Descienden los beneficios de las compañías aéreas europeas
Los beneficios de las compañías aéreas europeas disminuyeron el año pasado en 250 millones de dólares con relación a 1985, según anunció ayer la Asociación de Líneas Aéreas Europea (AEA), que agrupa a 20 empresas de transporte y que preside Narcís Andreu, de Iberia.
El cash-flow de las 20 compañías fue de 850 millones de dólares y el beneficio neto de 400 millones, cifras inferiores a las de hace dos años, cuando se situaron en 1.100 y 650, respectivamente, y por ese motivo el secretario general de la AEA, Karl-Heinz Neumeister, no dudó en afirmar que 1986 había sido "traumático" para sus miembros.

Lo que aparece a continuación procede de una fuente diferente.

**config.mk**
```make
export PLATFORM = sky130hd
export DESIGN_NAME = tnn_feature_framer
export DESIGN_NICKNAME = d
export VERILOG_FILES = /design/src/rtl/tnn_feature_framer.sv
export SDC_FILE = /design/constraint.sdc
export NUM_CORES = 1
export LEC_CHECK = 0
export ABC_AREA = 1
export ABC_CLOCK_PERIOD_IN_PS = 3450
export CORE_MARGIN = 2
export CORE_UTILIZATION = 61
export CTS_BUF_LIST = sky130_fd_sc_hd__clkbuf_4 sky130_fd_sc_hd__clkbuf_8
export CTS_CLUSTER_SIZE = 28
export DETAILED_ROUTE_END_ITERATION = 12
export DONT_BUFFER_PORTS = 1
export GPL_TIMING_DRIVEN = 0
export PLACE_DENSITY_LB_ADDON = 0.15
export SYNTH_ARGS = -nofsm -noshare
export SYNTH_HDL_FRONTEND = slang
export SYNTH_SLANG_ARGS = --single-unit
```
**constraint.sdc**
```tcl
create_clock -name clk -period 3.45 [get_ports clk]
set_input_delay 0.345 -clock clk [delete_from_list [all_inputs] [get_ports clk]]
set_output_delay 0.345 -clock clk [all_outputs]
set_load 0.02 [all_outputs]
```
**src/rtl/tnn_feature_framer.sv**
```systemverilog
// ----------------------------------------------------------------------------
// tnn_feature_framer
//   Input framing stage for the six-feature, 2-bit TNN classifiers. Raw
//   samples arrive one per beat and are quantized to 2 bits against three
//   per-feature thresholds. Six quantized values form one frame. The frame is
//   presented on registered feat_a..feat_f buses, which feed the combinational
//   classifier directly. A second buffer lets the next frame be assembled while
//   the current one waits on downstream backpressure.
//
// Ports
//   clk, rst        sole clock; synchronous active-high reset
//   thr             18*W thresholds, feature k / threshold j at (3k+j)*W
//   s_valid/s_ready/s_data/s_last   raw sample stream
//   m_valid/m_ready                 frame handshake for feat_a..feat_f
//   feat_a..feat_f  quantized features, stable while m_valid && !m_ready
//   err_frame       one-cycle pulse on an early or missing s_last
//   frame_cnt       delivered frames, saturating at 0xFFFF
// ----------------------------------------------------------------------------
module tnn_feature_framer #(
  parameter int W = 8
) (
  input  logic            clk,
  input  logic            rst,
  input  logic [18*W-1:0] thr,
  input  logic            s_valid,
  output logic            s_ready,
  input  logic [W-1:0]    s_data,
  input  logic            s_last,
  output logic            m_valid,
  input  logic            m_ready,
  output logic [1:0]      feat_a,
  output logic [1:0]      feat_b,
  output logic [1:0]      feat_c,
  output logic [1:0]      feat_d,
  output logic [1:0]      feat_e,
  output logic [1:0]      feat_f,
  output logic            err_frame,
  output logic [15:0]     frame_cnt
);

  logic [2:0]   r_idx;
  logic [1:0]   r_slot [0:5];   // slot 5 is only used by a pending frame
  logic [1:0]   r_feat [0:5];
  logic         r_pend;
  logic         r_m_valid;
  logic         r_err;
  logic [15:0]  r_cnt;

  logic [W-1:0] w_thr [0:5][0:2];
  logic [W-1:0] w_t   [0:2];
  logic [1:0]   w_q;
  logic         w_acc;
  logic         w_out_free;
  logic         w_hs;

  for (genvar k = 0; k < 6; k++) begin : g_thr_k
    for (genvar j = 0; j < 3; j++) begin : g_thr_j
      assign w_thr[k][j] = thr[(3*k+j)*W +: W];
    end
  end

  // Thresholds of the feature addressed by the current slot index.
  always_comb begin
    w_t = '{default: '0};
    for (int k = 0; k < 6; k++) begin
      if (r_idx == 3'(k)) w_t = w_thr[k];
    end
  end

  // Count of thresholds met; non-monotonic thresholds simply count as-is.
  assign w_q = {1'b0, (s_data >= w_t[0])}
             + {1'b0, (s_data >= w_t[1])}
             + {1'b0, (s_data >= w_t[2])};

  assign s_ready    = !rst && !r_pend;
  assign w_acc      = s_valid && s_ready;
  assign w_out_free = !r_m_valid || m_ready;
  assign w_hs       = r_m_valid && m_ready;

  always_ff @(posedge clk) begin
    if (rst) begin
      r_idx     <= '0;
      r_pend    <= 1'b0;
      r_m_valid <= 1'b0;
      r_err     <= 1'b0;
      r_cnt     <= '0;
      for (int k = 0; k < 6; k++) begin
        r_slot[k] <= '0;
        r_feat[k] <= '0;
      end
    end else begin
      r_err <= 1'b0;

      // A frame loaded below overrides this clear in the same cycle.
      if (w_hs) begin
        r_m_valid <= 1'b0;
        if (r_cnt != 16'hFFFF) r_cnt <= r_cnt + 16'd1;
      end

      if (r_pend) begin
        if (w_out_free) begin
          for (int k = 0; k < 6; k++) r_feat[k] <= r_slot[k];
          r_m_valid <= 1'b1;
          r_pend    <= 1'b0;
        end
      end else if (w_acc) begin
        if (r_idx == 3'd5) begin
          // Frame is complete; a missing s_last is flagged but not dropped.
          r_idx <= '0;
          r_err <= !s_last;
          if (w_out_free) begin
            for (int k = 0; k < 5; k++) r_feat[k] <= r_slot[k];
            r_feat[5] <= w_q;
            r_m_valid <= 1'b1;
          end else begin
            r_slot[5] <= w_q;
            r_pend    <= 1'b1;
          end
        end else if (s_last) begin
          // Early last: the partial frame is abandoned.
          r_idx <= '0;
          r_err <= 1'b1;
        end else begin
          for (int k = 0; k < 5; k++) begin
            if (r_idx == 3'(k)) r_slot[k] <= w_q;
          end
          r_idx <= r_idx + 3'd1;
        end
      end
    end
  end

  assign m_valid   = r_m_valid;
  assign feat_a    = r_feat[0];
  assign feat_b    = r_feat[1];
  assign feat_c    = r_feat[2];
  assign feat_d    = r_feat[3];
  assign feat_e    = r_feat[4];
  assign feat_f    = r_feat[5];
  assign err_frame = r_err;
  assign frame_cnt = r_cnt;

endmodule

```
==> parameters.txt, run 1 <==
Parameter                              Value

Outcome
  Outcome ... completed

GRT
  Largest net degree at the start of global routing ... 16
  GRT Resource Usage Total ... 32.5%
  Global-route wire length before repair ... 19,700 µm
  Grt ovf ... 0
  Antenna violations before repair ... 0
  Number of global-route vias before repair ... 4,261

Power and ir drop
  Sequential share of power ... 41.4%
  Switching power ... 0.534 mW
  Portion of total power attributed to the clock network ... 22.4%
  Power Density ... 297 nW/µm²
  Internal power summed over all cells ... 0.927 mW
  Pwr Total ... 1.46 mW
  Proportion of total power due to net switching ... 36.5%
  Worst IR Drop VDD ... 0.173 mV
  Power share of the combinational group ... 36.1%
  Leakage power ... 2.34 nW

Worst setup path
  Delay of the slowest cell on the worst path ... 0.50 ns
  Worst path required time ... 3.51 ns
  Flop-to-flop setup slack ... 0.11 ns
  Worst setup path class ... flip-flop to flip-flop
  Worst-path cell chain ... inv_4 -> buf_6 -> ha_1 -> buf_4 -> inv_4 -> buf_4 -> nand3_1 -> nand3_1 -> a21oi_2 -> ha_1 -> nand2_1 -> nor2_2 -> nand4_1 -> o2111ai_2 -> fa_1 -> inv_2 -> nor2_1
  Type of element launching the critical path ... flip-flop
  Slowest-stage cell, CP ... fa_1
  Worst EP arrival ... 3.40 ns
  CP endpoint kind ... flip-flop
  Top fanout value on the critical path ... 10

Cells and area
  Final core utilization ... 68.6%
  Fraction of final layout cells with drive strength greater than 1 ... 16.2%
  Net count, final ... 932
  Synth-to-layout area growth ... 10.5%
  Filler cell count in the final layout ... 682
  Antenna diode count ... 0
  Post-route cell area ... 4920 µm²

Die
  X dimension of the die ... 89.5 µm
  Overall die area ... 8000 µm²
  Vertical die dimension ... 89.5 µm
  Number of standard-cell rows in the floorplan ... 31
  Starting density of the core ... 62.1%
  I/O pin count ... 188
  Core area ... 7180 µm²

Yosys
  Sequential share of the synthesized area ... 26.1%
  Post-synthesis register bit count ... 46
  Cell area after synthesis ... 4450 µm²
  Number of warnings issued by yosys ... 0
  Avg Cell Area, Syn ... 6.11 µm²
  Area share of the largest cell type after synthesis ... 18.7%
  Post-synthesis instance total ... 729
  Yosys cell types ... 32
  Dominant cells by area after synthesis ... nand2_1 (19%), edfxtp_1 (16%), dfxtp_1 (9.9%)
  Post-Syn Nets ... 917
  Top cell type by total area after synthesis ... nand2_1

STA
  PnR worst setup slack ... 0.113 ns
  Final hold violation count ... 0
  Share of the cycle needed by the critical path after routing ... 96.7%
  Maximum clock frequency ... 300 MHz
  Number of pins exceeding their max-slew limit in the final report ... 0
  Number of endpoints failing setup at the final stage ... 0
  Transition time of the tightest slew-check pin ... 0.700 ns
  Layout Skew ... 0.00968 ns
  Tightest slew margin relative to the limit ... 53.3%
  Min Tclk post-route ... 3.34 ns

CTS
  Count of clock tree sinks ... 46
  Maximum level of the CTS H-tree ... 2
  Clock tree from TritonCTS ... yes
  Quantity of hold-fixing buffers added after cts ... 0
  Root buffer selected by CTS ... clkbuf_8
  Clock slew at the register clock pins of the worst setup and hold paths ... 0.09 ns
  Latest clock arrival within the worst-skew pair ... 0.31 ns
  Number of buffers inserted during clock tree synthesis ... 5
  Maximum number of buffers from clock root to sink ... 2

Job
  Reported max-cap violation count ... 0

Placement
  Weighted congestion reported at the end of routability-driven placement ... 0.939
  IO buf count ... 0
  Detailed-placement wirelength estimate ... 10,800 µm
  Setup slack at placement ... -0.405 ns
  Placed standard-cell area ... 4580 µm²

Route
  Via count of the routed design ... 4,740
  Via density per instance ... 5.62
  Total routed wirelength ... 13,400 µm
  Routed length per instance ... 15.9 µm
  DRC Markers ... 0
  Post-detailed-route count of antenna-violating nets ... 0
  First-pass detailed-route iteration total ... 4
  Count of routing violations after the opening detailed-route iteration ... 212

Worst hold path
  Worst Hold Class ... input pin to flip-flop
[metal layers]
layer	track usage, %	vias up	part of all wire (%)
li1	-	2335	-
met1	33.9	2155	36
met2	59.9	199	52
met3	6.37	51	6.6
met4	19.0	0	5.7
met5	0	-	0
[critical path, delay by kind of cell (launching register included)]
family          cells  cell delay (ns)
compound gates      2             0.19
buf+inv             6             0.78
flops               1             0.40
fa+ha+maj           3             1.01
simple gates        6             0.69
[cell families after synthesis]
logic type,Yosys count,synth area share [%]
AND/OR/NAND/NOR,451,43.0
buffers and inverters,125,11.5
AO/OA/AOI/OAI,69,9.16
flip-flops,46,26.1
adder cells (fa/ha/maj),31,8.88
XOR/XNOR,7,1.38
[final cells by class]
| cell class | count | area, µm² | share of cell area (%) |
|---|---|---|---|
| multi-input cells | 558 | 2880 | 58.5 |
| well taps | 99 | 124 | 2.52 |
| flip-flops and latches | 46 | 1170 | 23.8 |
| repair buffers | 8 | 57.6 | 1.17 |
| inverters | 94 | 367 | 7.45 |
| plain buffers | 31 | 230 | 4.68 |
| clock inverters | 3 | 21.3 | 0.432 |
| clock buffers | 5 | 68.8 | 1.40 |
[flip-flops by register name, indices dropped and copies added (netlist names)]
register   flops
m_valid        1
r_slot        12
r_pend         1
r_idx          3
err_frame      1
r_feat        12
frame_cnt     16
[synth_stat cells (all sizes together)]
master	number
nand3	78
xnor2	3
clkbuf	13
o2111ai	3
or2	24
a21oi	46
fa	1
clkinv	14
ha	30
nand2	227
buf	18
edfxtp	24
dfxtp	22
nand4	8
xor2	4
inv	80
a31oi	1
o21ai	17
a211oi	2
nor2	112
nor3	2
[placed cells by master (no fill, tap or decap), types with 2 or more instances in the layout]
cell / netlist / final
buf_4: 2 / 11
nor2_2: 4 / 6
clkinvlp_4: 0 / 2
ha_4: 0 / 2
nor2_4: 2 / 5
nand3_1: 78 / 77
inv_2: 3 / 4
clkbuf_4: 0 / 2
clkinv_1: 14 / 11
nor3_1: 2 / 2
o21ai_0: 16 / 16
clkbuf_2: 1 / 9
nor2_1: 106 / 101
dfxtp_4: 0 / 3
xor2_1: 4 / 4
o2111ai_2: 0 / 2
xnor2_1: 3 / 3
ha_1: 30 / 27
clkbuf_8: 0 / 5
a211oi_1: 2 / 2
a21oi_2: 9 / 15
buf_6: 3 / 10
dfxtp_1: 22 / 19
buf_2: 10 / 5
or2_2: 24 / 24
nand2_2: 4 / 6
nand2_1: 222 / 220
inv_4: 0 / 4
edfxtp_1: 24 / 24
a21oi_1: 37 / 31
nand4_1: 8 / 8
inv_1: 77 / 74
[timing repair]
item                                   4_1_cts  5_1_grt
setup endpoints to repair                   14       14
pin swaps                                    1        4
gates resized for setup                     21       64
gates cloned                                 0        1
endpoints found under the hold margin        0        0
setup buffers                                0        7
[final timing paths]
check	start	depth (start not counted)	to
max	r_idx[2]	17	r_slot[0][10]
min	s_last	1	err_frame
max reg2reg	r_idx[2]	17	r_slot[0][10]
min reg2reg	r_idx[0]	1	r_idx[0]
[power groups by stage]
stage | clock, mW | combinational [mW] | sequential, mW
floorplan | 0 | 0.331 | 0.615
global placement | 0 | 0.436 | 0.617
detailed placement | 0 | 0.448 | 0.618
CTS | 0.330 | 0.462 | 0.606
global route | 0.357 | 0.594 | 0.607
finish | 0.328 | 0.528 | 0.605
[through the flow]
step,hold WS (ns),cells,setup TNS (ns)
CTS,0.114,836,0
global route,0.104,844,-0.0654
global placement,0.443,828,-4.35
floorplan,0.437,729,0
detailed placement,0.443,828,-4.98
finish,0.114,844,0
(Power assumes the default switching activity.)
==> run 2, diff against run 1 <==
--- a/config.mk
+++ b/config.mk
@@ -13,7 +13,6 @@
 export CTS_CLUSTER_SIZE = 28
 export DETAILED_ROUTE_END_ITERATION = 12
 export DONT_BUFFER_PORTS = 1
-export GPL_TIMING_DRIVEN = 0
 export PLACE_DENSITY_LB_ADDON = 0.15
 export SYNTH_ARGS = -nofsm -noshare
 export SYNTH_HDL_FRONTEND = slang
==> parameters.txt, run 2 (synthesis results as in run 1) <==
Parameter                              Value

Route
  Routed length per instance ... 15.6 µm (-1.7%)
  Via density per instance ... 5.57 (-0.73%)
  DRC Markers ... 0 (unchanged)
  Post-detailed-route count of antenna-violating nets ... 0 (unchanged)
  Count of routing violations after the opening detailed-route iteration ... 219 (+3.3%)
  Total routed wirelength ... 12,800 µm (-4.3%)
  Via count of the routed design ... 4,577 (-3.4%)
  First-pass detailed-route iteration total ... 4 (unchanged)

Worst setup path
  CP endpoint kind ... flip-flop
  Type of element launching the critical path ... flip-flop
  Top fanout value on the critical path ... 48 (+38)
  Worst-path cell chain ... inv_1 -> ha_1 -> nand2_2 -> buf_12 -> or2_2 -> nand3_1 -> nand3_1 -> a21oi_1 -> ha_1 -> a21oi_1 -> o21ai_0 -> nand2_1 -> o2111ai_2 -> fa_1 -> inv_2 -> nor2_1
  Worst path required time ... 3.52 ns (about the same)
  Slowest-stage cell, CP ... fa_1
  Delay of the slowest cell on the worst path ... 0.54 ns (+0.04 ns)
  Worst EP arrival ... 3.29 ns (-0.11 ns)
  Worst setup path class ... flip-flop to flip-flop

GRT
  Antenna violations before repair ... 0 (unchanged)
  Largest net degree at the start of global routing ... 49 (+33)
  GRT Resource Usage Total ... 32.1% (-0.38 points)
  Layer carrying the most global-route usage ... met2
  Number of global-route vias before repair ... 4,286 (+0.59%)
  Met1 track utilization from global routing ... 35.9% (+2.0 points)
  Met3 track demand over resource in global routing ... 6.09% (-0.28 points)
  Met2 capacity usage during global routing ... 55.6% (-4.3 points)
  Global-route wire length before repair ... 19,700 µm (-0.42%)
  Grt ovf ... 0 (unchanged)

Cells and area
  Net count, final ... 909 (-2.5%)
  Fraction of final layout cells with drive strength greater than 1 ... 10.9% (-5.3 points)
  Filler cell count in the final layout ... 706 (+3.5%)
  Commonest non-fill, non-tap cell in the layout ... nand2_1
  Synth-to-layout area growth ... 5.22%
  Most frequent cells in the layout ... nand2_1 (222), nor2_1 (106), nand3_1 (78), inv_1 (75), a21oi_1 (37)
  Number of flip-flops in the largest register ... 16 (unchanged)
  Antenna diode count ... 0 (unchanged)

STA
  Final hold violation count ... 0 (unchanged)
  Number of pins exceeding their max-slew limit in the final report ... 0 (unchanged)
  Share of the cycle needed by the critical path after routing ... 93.5% (-3.2 points)
  Layout Skew ... 0.00931 ns (-0.000366 ns)
  Number of endpoints failing setup at the final stage ... 0 (unchanged)
  Tightest slew margin relative to the limit ... 58.1% (+4.8 points)
  Maximum clock frequency ... 310 MHz (+3.4%)
  Setup Total Neg Slack ... 0 ns (unchanged)
  Min Tclk post-route ... 3.23 ns (-0.111 ns)
  Transition time of the tightest slew-check pin ... 0.628 ns (-0.0723 ns)
  RSZ-0062 raised after global routing ... no

Die
  Number of standard-cell rows in the floorplan ... 31 (unchanged)
  X dimension of the die ... 89.5 µm (unchanged)
  Starting density of the core ... 62.1% (unchanged)
  Vertical die dimension ... 89.5 µm (unchanged)
  Core area ... 7180 µm² (unchanged)
  Overall die area ... 8000 µm² (unchanged)
  I/O pin count ... 188 (unchanged)

CTS
  Root buffer selected by CTS ... clkbuf_8
  Clock tree from TritonCTS ... yes
  Number of buffers inserted during clock tree synthesis ... 5 (unchanged)
  Count of clock tree sinks ... 46 (unchanged)
  Quantity of hold-fixing buffers added after cts ... 0 (unchanged)
  Latest clock arrival within the worst-skew pair ... 0.30 ns (about the same)
  Maximum level of the CTS H-tree ... 2 (unchanged)
  Clock slew at the register clock pins of the worst setup and hold paths ... 0.08 ns (about the same)
  Maximum number of buffers from clock root to sink ... 2 (unchanged)

Power and ir drop
  Leakage power ... 2.23 nW (-4.5%)
  Worst IR Drop VDD ... 0.135 mV (-22%)
  Power Density ... 299 nW/µm² (+0.72%)
  Pwr Total ... 1.40 mW (-4.1%)

Outcome
  Outcome ... completed

Placement
  Weighted congestion reported at the end of routability-driven placement ... 0.992 (+5.7%)
  IO buf count ... 0 (unchanged)
  Detailed-placement wirelength estimate ... 10,400 µm (-4.0%)

Worst hold path
  Worst Hold Class ... input pin to flip-flop

Job
  Reported max-cap violation count ... 0 (unchanged)
==> run 2: what timing repair did <==
item / CTS / global route
setup buffers: 0 / 0
resized for setup: 0 / 10
endpoints found under the setup margin: 0 / 14
==> run 2: metrics by stage <==
step	worst slack [ns]	std cells	hold slack [ns]	util, %	area (µm²)
after CTS	0.0809	821	0.0877	64.8	4650
after floorplan	0.239	729	0.437	-	4450
final	0.224	821	0.0951	65.3	4690
after global routing	0.0204	821	0.0879	65.3	4690
after global placement	0.198	813	0.411	63.6	4560
after detailed placement	0.0876	813	0.412	63.6	4560
==> run 2: metal layers <==
metal / share of wire, % / vias to the layer above
li1: - / 2285
met1: 39 / 2061
met2: 49 / 186
met3: 6.3 / 45
met4: 5.8 / 0
met5: 0 / -
==> run 2: power by group <==
group / internal [mW] / switching, mW
Sequential: 0.590 / 0.0154
Combinational: 0.166 / 0.300
Clock: 0.151 / 0.179
==> run 2: final timing paths <==
| check | cells past startpoint | to | slack, ns | start |
|---|---|---|---|---|
| setup / recovery | 16 | r_slot[0][8] | 0.22 | r_idx[0] |
| hold / removal | 1 | frame_cnt[9] | 0.1 | rst |
| setup reg to reg | 16 | r_slot[0][8] | 0.22 | r_idx[0] |
| hold reg to reg | 1 | r_idx[0] | 0.53 | r_idx[0] |
==> run 2: cell type report <==
cell class | count | area, µm² | share of cell area, %
flip-flops and latches | 46 | 1160 | 24.8
repair buffers | 16 | 149 | 3.18
clock buffers | 6 | 76.3 | 1.63
well taps | 99 | 124 | 2.64
clock inverters | 2 | 13.8 | 0.294
inverters | 94 | 357 | 7.61
multi-input cells | 558 | 2800 | 59.8
==> run 2: worst max-delay path, delay by kind of cell (launching register included) <==
family / cells / cell delay [ns]
compound gates: 4 / 0.53
fa+ha+maj: 3 / 1.00
buf+inv: 3 / 0.39
flops: 1 / 0.36
simple gates: 6 / 0.72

A lo largo del año la oferta de asientos por kilómetro aumentó en un 4,3%, pero el coeficiente de ocupación por kilómetro sólo se incrementó en un 0,7%. La carga arrojó el mejor resultado, con un auge del 9,3% por kilómetro.
Neumeister hizo hincapié en una conferencia de prensa en que más aún que el terrorismo, o el miedo a las consecuencias del accidente de Chernobil, fue el encarecimiento en un 35% de las vacaciones en Europa para los residentes en EE UU, lo que incitó a un millón de norteamericanos a quedarse en su país.
Aunque 600.000 europeos más que en años anteriores hayan cruzado el Atlántico, las pérdidas en esa ruta se elevan para las compañías a 400 millones de dólares. La bajada del dólar tuvo, sin embargo, una consecuencia positiva para las líneas aéreas al abaratar en el último semestre en un 45%. el precio del combustible y contribuyó a compensar las pérdidas generadas por la disminución del tráfico sobre el Atlántico norte.
El secretario general de la AEA concluyó señalando que las perspectivas para 1987 eran más estables, y vaticinó, incluso, un crecimiento de la carga y del tráfico de pasajeros del 8%, lo que podría volver a situar el cash-flow en 1.000 millones de dólares, y el beneficio neto, en 550 millones.